Auf der Suche nach dem Grab der Großeltern

Am Sonntag, 16. Juli 2017 starteten meine Frau und ich eine kleine Expedition nach Strobnitz um zu schauen, ob es eventuell noch Hinweise auf eine letzte Ruhestätte meiner Urgroßeltern mütterlicherseits geben würde.

Über Freistadt, Groß Pertholz und Harbach ging es erst einmal in die Pension Fröstl zum Mittagessen.

Anschließend weiter direkt über eine relativ gut ausgebaute Straße nach Scheiben. Gleich nach dem Grenzübergang stehen rechts einige Häuser. Eines davon müsste das vom Neppl-Schuasta gewesen sein!

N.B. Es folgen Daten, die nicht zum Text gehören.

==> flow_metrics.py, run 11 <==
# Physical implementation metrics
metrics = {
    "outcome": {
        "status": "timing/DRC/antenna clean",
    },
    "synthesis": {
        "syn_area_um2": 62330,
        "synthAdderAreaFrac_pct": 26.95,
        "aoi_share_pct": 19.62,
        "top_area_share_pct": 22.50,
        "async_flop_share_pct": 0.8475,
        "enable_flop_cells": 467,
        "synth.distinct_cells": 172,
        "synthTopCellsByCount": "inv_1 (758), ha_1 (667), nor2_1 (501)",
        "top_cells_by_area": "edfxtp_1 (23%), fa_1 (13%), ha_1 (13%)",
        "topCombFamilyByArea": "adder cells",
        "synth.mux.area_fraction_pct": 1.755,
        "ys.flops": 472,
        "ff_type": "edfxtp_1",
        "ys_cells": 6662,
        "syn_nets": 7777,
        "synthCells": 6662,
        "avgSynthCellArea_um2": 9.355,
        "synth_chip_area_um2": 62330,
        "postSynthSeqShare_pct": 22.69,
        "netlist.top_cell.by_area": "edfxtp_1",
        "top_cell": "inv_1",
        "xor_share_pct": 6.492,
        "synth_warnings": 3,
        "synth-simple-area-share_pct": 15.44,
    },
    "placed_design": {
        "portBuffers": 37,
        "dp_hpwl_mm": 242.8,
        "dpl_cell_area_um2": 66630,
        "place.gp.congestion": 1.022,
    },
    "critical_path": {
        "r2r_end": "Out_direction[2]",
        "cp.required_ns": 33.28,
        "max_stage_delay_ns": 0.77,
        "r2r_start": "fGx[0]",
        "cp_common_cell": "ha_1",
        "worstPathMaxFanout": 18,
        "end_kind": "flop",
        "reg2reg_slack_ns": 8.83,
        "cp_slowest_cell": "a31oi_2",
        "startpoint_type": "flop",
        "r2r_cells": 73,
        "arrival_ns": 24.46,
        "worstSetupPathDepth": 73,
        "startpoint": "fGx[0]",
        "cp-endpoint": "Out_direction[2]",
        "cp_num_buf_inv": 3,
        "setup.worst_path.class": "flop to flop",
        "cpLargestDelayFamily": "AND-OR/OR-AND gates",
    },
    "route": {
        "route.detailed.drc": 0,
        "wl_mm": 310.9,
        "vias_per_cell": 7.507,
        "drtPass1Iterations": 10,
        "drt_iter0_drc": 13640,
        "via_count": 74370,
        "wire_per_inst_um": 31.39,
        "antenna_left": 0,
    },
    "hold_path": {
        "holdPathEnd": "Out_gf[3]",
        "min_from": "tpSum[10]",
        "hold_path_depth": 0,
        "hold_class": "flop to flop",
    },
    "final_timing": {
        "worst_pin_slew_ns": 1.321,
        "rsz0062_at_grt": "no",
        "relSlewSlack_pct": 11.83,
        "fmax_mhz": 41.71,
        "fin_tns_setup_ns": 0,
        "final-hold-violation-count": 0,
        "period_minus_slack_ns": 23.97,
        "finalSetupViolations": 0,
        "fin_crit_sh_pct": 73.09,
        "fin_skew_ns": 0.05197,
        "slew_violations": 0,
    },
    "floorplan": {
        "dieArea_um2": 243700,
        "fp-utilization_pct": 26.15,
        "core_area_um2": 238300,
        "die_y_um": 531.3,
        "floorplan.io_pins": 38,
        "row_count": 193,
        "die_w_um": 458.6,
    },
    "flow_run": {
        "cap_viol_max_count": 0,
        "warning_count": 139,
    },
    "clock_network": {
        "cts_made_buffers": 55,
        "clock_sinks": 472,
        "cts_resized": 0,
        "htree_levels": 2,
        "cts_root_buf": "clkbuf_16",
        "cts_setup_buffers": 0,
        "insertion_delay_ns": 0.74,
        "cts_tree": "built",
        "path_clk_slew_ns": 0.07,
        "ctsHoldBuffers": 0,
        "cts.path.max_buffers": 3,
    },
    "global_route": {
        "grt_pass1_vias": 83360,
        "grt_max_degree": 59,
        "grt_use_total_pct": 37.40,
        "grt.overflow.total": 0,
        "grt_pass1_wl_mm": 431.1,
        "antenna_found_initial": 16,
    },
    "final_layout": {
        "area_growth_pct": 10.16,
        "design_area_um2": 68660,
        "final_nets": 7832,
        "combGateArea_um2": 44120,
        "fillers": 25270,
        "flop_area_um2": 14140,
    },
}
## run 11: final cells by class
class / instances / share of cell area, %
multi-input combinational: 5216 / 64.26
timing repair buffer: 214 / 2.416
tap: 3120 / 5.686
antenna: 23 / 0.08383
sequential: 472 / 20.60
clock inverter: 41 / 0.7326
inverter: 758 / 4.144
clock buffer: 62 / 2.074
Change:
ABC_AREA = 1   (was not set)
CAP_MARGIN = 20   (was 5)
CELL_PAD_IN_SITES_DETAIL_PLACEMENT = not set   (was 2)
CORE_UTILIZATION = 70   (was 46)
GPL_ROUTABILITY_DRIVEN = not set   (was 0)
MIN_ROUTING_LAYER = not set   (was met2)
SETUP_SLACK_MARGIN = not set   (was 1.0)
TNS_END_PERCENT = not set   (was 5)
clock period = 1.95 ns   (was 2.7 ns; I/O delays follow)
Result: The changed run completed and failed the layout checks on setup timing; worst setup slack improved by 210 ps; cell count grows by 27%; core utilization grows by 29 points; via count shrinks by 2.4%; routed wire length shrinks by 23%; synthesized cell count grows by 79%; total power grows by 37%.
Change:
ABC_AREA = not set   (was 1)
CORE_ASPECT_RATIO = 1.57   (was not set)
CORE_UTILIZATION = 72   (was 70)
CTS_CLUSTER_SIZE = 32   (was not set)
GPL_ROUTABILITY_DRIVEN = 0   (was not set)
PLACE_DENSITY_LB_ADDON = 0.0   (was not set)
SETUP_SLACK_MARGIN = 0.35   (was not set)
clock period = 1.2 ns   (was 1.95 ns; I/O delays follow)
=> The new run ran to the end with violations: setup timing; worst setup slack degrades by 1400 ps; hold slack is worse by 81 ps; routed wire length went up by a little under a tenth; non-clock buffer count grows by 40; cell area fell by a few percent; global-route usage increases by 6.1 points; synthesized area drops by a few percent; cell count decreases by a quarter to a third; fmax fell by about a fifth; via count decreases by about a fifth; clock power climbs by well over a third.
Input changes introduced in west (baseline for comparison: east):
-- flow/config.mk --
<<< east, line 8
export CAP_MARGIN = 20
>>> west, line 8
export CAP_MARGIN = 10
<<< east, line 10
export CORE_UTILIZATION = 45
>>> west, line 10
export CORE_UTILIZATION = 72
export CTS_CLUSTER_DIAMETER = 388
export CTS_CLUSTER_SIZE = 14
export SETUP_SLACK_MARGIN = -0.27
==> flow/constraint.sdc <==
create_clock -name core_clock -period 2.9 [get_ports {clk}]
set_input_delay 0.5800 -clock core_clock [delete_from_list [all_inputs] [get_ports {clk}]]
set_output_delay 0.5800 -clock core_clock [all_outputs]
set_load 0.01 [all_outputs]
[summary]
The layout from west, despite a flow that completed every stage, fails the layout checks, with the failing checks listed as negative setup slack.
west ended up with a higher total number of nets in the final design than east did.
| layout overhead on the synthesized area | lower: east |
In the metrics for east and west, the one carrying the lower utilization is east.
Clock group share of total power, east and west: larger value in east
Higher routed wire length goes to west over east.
==> trial 20: inputs <==
Design pcie_pio_ctrl, start of the top module:
module pcie_pio_ctrl (
  input          clk,
  input          reset,
  input          tvalid,
  input  [63:0]  tdata,
  output         tready,
  input  [7:0]   tstrb,
  input  [21:0]  tuser,
  input          tlast,
  output [7:0]   cfg_addr,
  output [31:0]  cfg_wr_data,
  output         cfg_rd_cmd,
  output         cfg_wr_cmd,
  input  [31:0]  cfg_rd_data,
  input          cfg_valid,
  output         fifo0_wr_cmd,
  output [131:0] fifo0_wr_data,
  input          fifo0_empty_flag,
  input          fifo0_full_flag,
  input          fifo0_prog_full_flag,
  input          fifo1_full_flag,
  input          fifo1_empty_flag,
  output         fifo1_rd_cmd,
  input  [131:0] fifo1_rd_data,
  input  [7:0]   cfg_bus_number,
  input  [4:0]   cfg_device_number,
  input  [2:0]   cfg_function_number,
  input          lnk_up,
  input          cfg_to_turnoff,
  output         cfg_to_turnoff_ok,
  output         tx_tvalid,
  output [63:0]  tx_tdata,
  input          tx_tready,
  output [7:0]   tx_tstrb,
  output         tx_tlast
);
export LEC_CHECK = 0
export CAP_MARGIN = 30
export CORE_MARGIN = 2
export CORE_UTILIZATION = 40
export HOLD_SLACK_MARGIN = 0.04
export SLEW_MARGIN = 20
create_clock -name core_clock -period 10.0 [get_ports {clk}]
run.sh (not shown) runs the stock make flow with config.mk's settings and CLKGATE_MAP_FILE=.
==> trial 33 (differences from trial 20) <==
--- a/flow/config.mk
+++ b/flow/config.mk
@@ -6,7 +6,9 @@
 export NUM_CORES = 4
 export LEC_CHECK = 0
-export CAP_MARGIN = 30
+export CAP_MARGIN = 20
 export CORE_MARGIN = 2
-export CORE_UTILIZATION = 40
-export HOLD_SLACK_MARGIN = 0.04
+export CORE_UTILIZATION = 72
+export CTS_CLUSTER_SIZE = 14
+export PLACE_DENSITY = 0.95
+export SETUP_SLACK_MARGIN = 0.36
 export SLEW_MARGIN = 20
==> flow/constraint.sdc (replaced) <==
create_clock -name core_clock -period 2.81 [get_ports {clk}]
set_input_delay 0.5620 -clock core_clock [delete_from_list [all_inputs] [get_ports {clk}]]
set_output_delay 0.5620 -clock core_clock [all_outputs]
set_load 0.01 [all_outputs]
==> trial 9 (differences from trial 20) <==
--- a/flow/config.mk
+++ b/flow/config.mk
@@ -6,7 +6,6 @@
 export NUM_CORES = 4
 export LEC_CHECK = 0
-export CAP_MARGIN = 30
+export CAP_MARGIN = 20
 export CORE_MARGIN = 2
-export CORE_UTILIZATION = 40
-export HOLD_SLACK_MARGIN = 0.04
+export CORE_UTILIZATION = 19
 export SLEW_MARGIN = 20
==> flow/constraint.sdc (replaced) <==
create_clock -name core_clock -period 13.2 [get_ports {clk}]
set_input_delay 2.6400 -clock core_clock [delete_from_list [all_inputs] [get_ports {clk}]]
set_output_delay 2.6400 -clock core_clock [all_outputs]
set_load 0.01 [all_outputs]
==> flow_summary.json <==
{
  "timing.hold.ws_ps": 438.7,
  "outcome": "no timing/DRC/antenna violations",
  "fmax_mhz": 183.1,
  "design_area_um2": 74850,
  "leakage_nw": 22.41,
  "drv_slew": 0,
  "dieArea_um2": 321900
}
# the run above: trial 9
== nickel ==
==> flow/design.v <==
module master (
	input wire clk,
	input wire rst_n,
	input wire [4:0] paddr,
	input wire [31:0] pwdata,
	input wire pwrite_in,
	input wire pready,
	output reg psel,
	output reg penable,
	output reg pwrite,
	output reg [4:0] paddr_out,
	output reg [31:0] pwdata_out
);
reg [1:0] state, next_state;
localparam IDLE = 2'b00;
localparam SETUP = 2'b01;
localparam ACCESS = 2'b10;
localparam WAIT = 2'b11;
always @(posedge clk or negedge rst_n) begin
	if(!rst_n) begin
		state <= IDLE;
	end else begin
		state <= next_state;
	end
end
always @(*) begin
	case (state)
		IDLE: begin
			next_state <=  SETUP; 
		end
		SETUP: begin
			next_state <= ACCESS;
		end
		ACCESS: begin
			next_state <= (pready) ? IDLE : WAIT;
		end
		WAIT: begin
			next_state <= (pready) ? IDLE : WAIT;
		end
	endcase
end
always @(posedge clk or negedge rst_n) begin
	if(!rst_n) begin
		psel <= 1'b0;
		penable <= 1'b0;
		pwrite <= 1'b0;
		paddr_out = 5'h00;
		pwdata_out = 32'h00000000;
	end else begin
		case (state) 
			IDLE: begin
				psel <= 1'b0;
				penable <= 1'b0;
				pwrite <= 1'b0;
			end
			SETUP: begin
				psel <= 1'b1;
				pwrite <= pwrite_in;
			end
			ACCESS: begin
				penable <= 1'b1;
				if(!pready) begin
					paddr_out <= paddr;
					pwdata_out <= pwdata;
				end 
			end
			WAIT: begin	
				if(!pready) begin
					paddr_out <= paddr;
					pwdata_out <= pwdata;
				end
			end
		endcase
	end
end	
endmodule
module slave (
	input wire clk,
	input wire rst_n,
	input wire psel,
	input wire penable,
	input wire pwrite,
	input wire [4:0] paddr,
	input wire [31:0] pwdata,
	output reg pready,
	output reg [31:0] data
);
reg [1:0] state, next_state;
reg [31:0] memory[31:0];
integer i;
reg [2:0] slave_time;
localparam IDLE = 2'b00;
localparam SETUP = 2'b01;
localparam ACCESS = 2'b10;
always @(posedge clk or negedge rst_n) begin
	if(!rst_n) begin
		state <= IDLE;
	end else begin
		state <= next_state;
	end
end
always @(*) begin
	case (state) 
		IDLE: next_state <= (psel) ? SETUP : IDLE; 
		SETUP: next_state <= (psel && penable) ? ACCESS : SETUP;
		ACCESS: next_state <= IDLE;
		default: next_state <= IDLE;
	endcase
end
always @(posedge clk or negedge rst_n) begin
	if(!rst_n) begin
		pready <= 1'b0;
		data <= 32'h00000000;
		for(i = 0; i < 32; i = i + 1) begin
			memory[i] <= 32'h00000000;
		end
		slave_time <= 3'b000;
	end else begin
		if(state == ACCESS) begin
			if(slave_time == 3'b100) begin
				if(pwrite) begin
					memory[paddr] <= pwdata;
					pready <= 1'b1;
					data <= 32'h00000000;
				end else begin
					data <= memory[paddr];
					pready <= 1'b1;
				end
				slave_time <= 3'b000;
			end else begin
				slave_time <= slave_time + 1'b1;
			end
		end else begin
			pready <= 1'b0;
		end
	end
end
endmodule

Grenzübergang Harbach-Scheiben

Über Harbach im Waldviertel direkt über die Grenze nach Scheiben (Sejby).
Ein altes Marterl am Wegrand direkt beim Grenzübergang könnte wahrscheinlich auch so manches erzählen!

Die Schule, die Kapelle, nichts vom Großelternhaus

Die ehemalige Schule wird von einem grantigen Zeigenossen bewohnt der uns jeglichen Zutritt verweigerte.
Die Kapelle befindet sich in einem relativ guten Zustand, wobei aber gewisse Schädigungen durch Umwelteinflüsse nicht zu übersehen sind.
Vom Haus der Großeltern (Anton und Theresia Neppl) sind nur mehr ein paar Granitsteine die aus dem Unkraut wuchern, zu sehen.